* Required work *
Say how many lines in the records hold the word "descriptors", and give nothing but that number.

[Stored data entries]
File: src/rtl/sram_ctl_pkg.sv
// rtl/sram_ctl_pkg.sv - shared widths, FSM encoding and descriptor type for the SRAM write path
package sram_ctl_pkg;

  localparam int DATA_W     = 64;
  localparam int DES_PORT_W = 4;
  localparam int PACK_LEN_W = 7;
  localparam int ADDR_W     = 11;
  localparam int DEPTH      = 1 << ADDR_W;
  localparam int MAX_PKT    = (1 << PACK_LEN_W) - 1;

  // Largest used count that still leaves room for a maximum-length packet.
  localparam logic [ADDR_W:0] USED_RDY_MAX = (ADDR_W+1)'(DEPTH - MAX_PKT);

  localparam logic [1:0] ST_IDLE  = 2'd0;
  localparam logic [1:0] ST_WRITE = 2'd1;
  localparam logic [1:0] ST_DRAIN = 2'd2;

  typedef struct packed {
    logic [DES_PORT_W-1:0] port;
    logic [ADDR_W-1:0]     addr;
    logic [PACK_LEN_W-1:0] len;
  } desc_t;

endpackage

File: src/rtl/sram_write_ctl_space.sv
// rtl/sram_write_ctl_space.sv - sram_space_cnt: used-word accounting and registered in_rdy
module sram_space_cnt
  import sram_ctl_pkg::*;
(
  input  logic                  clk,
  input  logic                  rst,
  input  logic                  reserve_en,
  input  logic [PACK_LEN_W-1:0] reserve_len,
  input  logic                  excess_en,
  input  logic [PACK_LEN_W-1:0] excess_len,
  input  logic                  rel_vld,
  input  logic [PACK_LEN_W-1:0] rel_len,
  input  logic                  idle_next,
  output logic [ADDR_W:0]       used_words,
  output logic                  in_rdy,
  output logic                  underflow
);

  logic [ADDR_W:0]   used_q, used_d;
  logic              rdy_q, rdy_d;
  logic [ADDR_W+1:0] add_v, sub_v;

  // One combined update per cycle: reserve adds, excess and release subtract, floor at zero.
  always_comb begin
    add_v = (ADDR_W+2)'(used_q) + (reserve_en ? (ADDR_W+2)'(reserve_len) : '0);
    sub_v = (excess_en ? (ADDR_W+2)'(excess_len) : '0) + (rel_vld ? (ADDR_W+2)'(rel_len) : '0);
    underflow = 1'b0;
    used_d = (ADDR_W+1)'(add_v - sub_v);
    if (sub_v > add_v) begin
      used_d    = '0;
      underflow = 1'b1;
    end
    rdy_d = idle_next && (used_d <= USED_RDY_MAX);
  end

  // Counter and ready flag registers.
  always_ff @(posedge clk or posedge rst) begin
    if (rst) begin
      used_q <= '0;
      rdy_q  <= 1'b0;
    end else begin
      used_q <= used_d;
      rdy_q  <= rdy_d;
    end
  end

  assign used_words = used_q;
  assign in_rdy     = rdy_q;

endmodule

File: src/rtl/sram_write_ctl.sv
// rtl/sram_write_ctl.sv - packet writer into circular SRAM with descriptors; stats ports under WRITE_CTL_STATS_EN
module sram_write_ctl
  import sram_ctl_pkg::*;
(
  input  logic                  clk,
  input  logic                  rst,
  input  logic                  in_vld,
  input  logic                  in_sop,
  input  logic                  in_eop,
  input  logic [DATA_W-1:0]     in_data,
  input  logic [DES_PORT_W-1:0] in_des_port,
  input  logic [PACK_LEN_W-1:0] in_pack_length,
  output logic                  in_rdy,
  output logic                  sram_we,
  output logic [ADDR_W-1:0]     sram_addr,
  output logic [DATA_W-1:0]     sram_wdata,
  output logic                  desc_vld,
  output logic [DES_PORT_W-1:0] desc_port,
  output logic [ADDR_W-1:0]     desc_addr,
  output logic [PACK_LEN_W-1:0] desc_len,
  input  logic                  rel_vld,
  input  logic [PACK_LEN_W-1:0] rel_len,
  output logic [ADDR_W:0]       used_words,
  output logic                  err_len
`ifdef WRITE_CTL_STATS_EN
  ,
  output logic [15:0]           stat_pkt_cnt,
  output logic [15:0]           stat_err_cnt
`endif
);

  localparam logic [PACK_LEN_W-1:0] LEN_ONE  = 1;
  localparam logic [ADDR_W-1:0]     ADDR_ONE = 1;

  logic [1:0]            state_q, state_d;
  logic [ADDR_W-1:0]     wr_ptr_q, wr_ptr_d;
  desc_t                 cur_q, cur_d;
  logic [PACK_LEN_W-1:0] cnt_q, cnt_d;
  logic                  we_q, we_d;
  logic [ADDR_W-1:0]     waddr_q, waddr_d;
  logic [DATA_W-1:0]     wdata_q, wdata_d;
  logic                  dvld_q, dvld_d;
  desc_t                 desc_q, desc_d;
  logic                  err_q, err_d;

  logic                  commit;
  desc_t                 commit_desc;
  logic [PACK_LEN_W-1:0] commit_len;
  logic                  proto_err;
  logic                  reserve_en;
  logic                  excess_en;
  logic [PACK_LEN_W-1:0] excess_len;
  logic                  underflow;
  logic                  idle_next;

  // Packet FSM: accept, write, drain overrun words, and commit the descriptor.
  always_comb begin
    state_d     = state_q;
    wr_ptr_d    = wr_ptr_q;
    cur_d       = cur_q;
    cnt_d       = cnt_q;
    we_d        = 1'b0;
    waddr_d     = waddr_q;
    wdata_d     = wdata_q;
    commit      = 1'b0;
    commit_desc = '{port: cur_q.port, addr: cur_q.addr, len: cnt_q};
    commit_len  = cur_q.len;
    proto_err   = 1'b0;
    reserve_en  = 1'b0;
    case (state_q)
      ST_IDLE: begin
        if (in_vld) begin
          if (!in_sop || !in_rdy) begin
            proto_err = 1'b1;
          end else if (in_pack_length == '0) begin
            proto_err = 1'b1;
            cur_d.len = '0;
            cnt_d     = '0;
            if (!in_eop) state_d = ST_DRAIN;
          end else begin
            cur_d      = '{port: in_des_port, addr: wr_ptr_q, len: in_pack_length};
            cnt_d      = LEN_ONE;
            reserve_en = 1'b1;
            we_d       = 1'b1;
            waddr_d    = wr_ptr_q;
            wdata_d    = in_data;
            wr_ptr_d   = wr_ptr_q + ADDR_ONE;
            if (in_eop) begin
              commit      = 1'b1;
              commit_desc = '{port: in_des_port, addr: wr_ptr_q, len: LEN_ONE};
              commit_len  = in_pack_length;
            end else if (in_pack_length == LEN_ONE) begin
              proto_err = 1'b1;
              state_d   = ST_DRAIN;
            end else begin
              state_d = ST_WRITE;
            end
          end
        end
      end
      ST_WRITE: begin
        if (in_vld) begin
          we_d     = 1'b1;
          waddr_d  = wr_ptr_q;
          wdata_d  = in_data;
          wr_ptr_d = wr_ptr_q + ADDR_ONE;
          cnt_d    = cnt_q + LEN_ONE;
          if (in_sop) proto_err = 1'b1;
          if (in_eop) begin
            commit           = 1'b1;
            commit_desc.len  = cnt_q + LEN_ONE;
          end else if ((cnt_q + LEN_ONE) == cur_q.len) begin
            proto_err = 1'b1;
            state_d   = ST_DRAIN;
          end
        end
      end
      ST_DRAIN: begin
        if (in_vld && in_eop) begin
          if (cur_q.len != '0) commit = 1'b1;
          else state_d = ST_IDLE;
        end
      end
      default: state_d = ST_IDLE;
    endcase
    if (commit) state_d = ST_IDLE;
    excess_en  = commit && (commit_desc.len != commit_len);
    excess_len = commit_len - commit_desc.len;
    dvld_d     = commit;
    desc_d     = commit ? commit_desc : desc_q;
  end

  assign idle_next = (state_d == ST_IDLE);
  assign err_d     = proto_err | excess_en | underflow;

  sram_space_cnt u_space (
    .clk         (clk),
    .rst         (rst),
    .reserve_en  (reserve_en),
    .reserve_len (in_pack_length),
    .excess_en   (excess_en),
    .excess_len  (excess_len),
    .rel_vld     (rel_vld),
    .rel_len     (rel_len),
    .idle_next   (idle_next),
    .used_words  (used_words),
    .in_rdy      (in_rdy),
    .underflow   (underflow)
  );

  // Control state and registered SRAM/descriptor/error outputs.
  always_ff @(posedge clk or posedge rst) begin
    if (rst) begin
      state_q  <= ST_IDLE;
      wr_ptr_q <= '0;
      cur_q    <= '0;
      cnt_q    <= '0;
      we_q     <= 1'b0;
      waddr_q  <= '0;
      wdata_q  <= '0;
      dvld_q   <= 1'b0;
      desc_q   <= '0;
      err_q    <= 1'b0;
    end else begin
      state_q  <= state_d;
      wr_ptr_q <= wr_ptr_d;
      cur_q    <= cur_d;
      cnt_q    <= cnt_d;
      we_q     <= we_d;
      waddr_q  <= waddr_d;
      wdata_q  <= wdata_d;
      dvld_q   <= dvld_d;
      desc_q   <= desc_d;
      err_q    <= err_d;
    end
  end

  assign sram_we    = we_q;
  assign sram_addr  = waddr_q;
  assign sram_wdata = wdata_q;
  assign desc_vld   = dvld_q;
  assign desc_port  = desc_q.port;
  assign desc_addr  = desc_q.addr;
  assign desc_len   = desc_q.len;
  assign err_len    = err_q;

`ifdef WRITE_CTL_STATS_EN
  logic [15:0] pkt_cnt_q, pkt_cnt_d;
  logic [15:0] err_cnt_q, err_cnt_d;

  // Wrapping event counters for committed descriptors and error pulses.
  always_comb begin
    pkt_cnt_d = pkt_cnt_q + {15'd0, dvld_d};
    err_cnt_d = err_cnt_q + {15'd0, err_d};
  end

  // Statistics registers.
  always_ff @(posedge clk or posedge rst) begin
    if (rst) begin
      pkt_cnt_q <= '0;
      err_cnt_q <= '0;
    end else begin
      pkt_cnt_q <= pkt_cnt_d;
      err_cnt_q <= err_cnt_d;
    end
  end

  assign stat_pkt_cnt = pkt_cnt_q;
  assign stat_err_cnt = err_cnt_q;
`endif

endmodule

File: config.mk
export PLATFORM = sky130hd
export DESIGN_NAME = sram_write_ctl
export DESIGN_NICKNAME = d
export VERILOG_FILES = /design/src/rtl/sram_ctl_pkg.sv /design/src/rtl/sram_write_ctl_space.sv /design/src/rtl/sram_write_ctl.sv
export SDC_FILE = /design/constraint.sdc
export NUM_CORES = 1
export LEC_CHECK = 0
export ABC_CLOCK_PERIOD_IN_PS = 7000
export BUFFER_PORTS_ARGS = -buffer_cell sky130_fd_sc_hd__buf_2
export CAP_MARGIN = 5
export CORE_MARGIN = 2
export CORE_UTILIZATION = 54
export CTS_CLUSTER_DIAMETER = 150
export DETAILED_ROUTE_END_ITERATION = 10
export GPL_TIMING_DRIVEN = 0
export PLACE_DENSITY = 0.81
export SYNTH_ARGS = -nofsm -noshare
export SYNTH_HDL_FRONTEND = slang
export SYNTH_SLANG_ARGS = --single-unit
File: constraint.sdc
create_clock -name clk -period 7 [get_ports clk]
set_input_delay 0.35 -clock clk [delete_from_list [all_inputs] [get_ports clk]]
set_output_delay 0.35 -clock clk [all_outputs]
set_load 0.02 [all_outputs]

* Problem solution *
2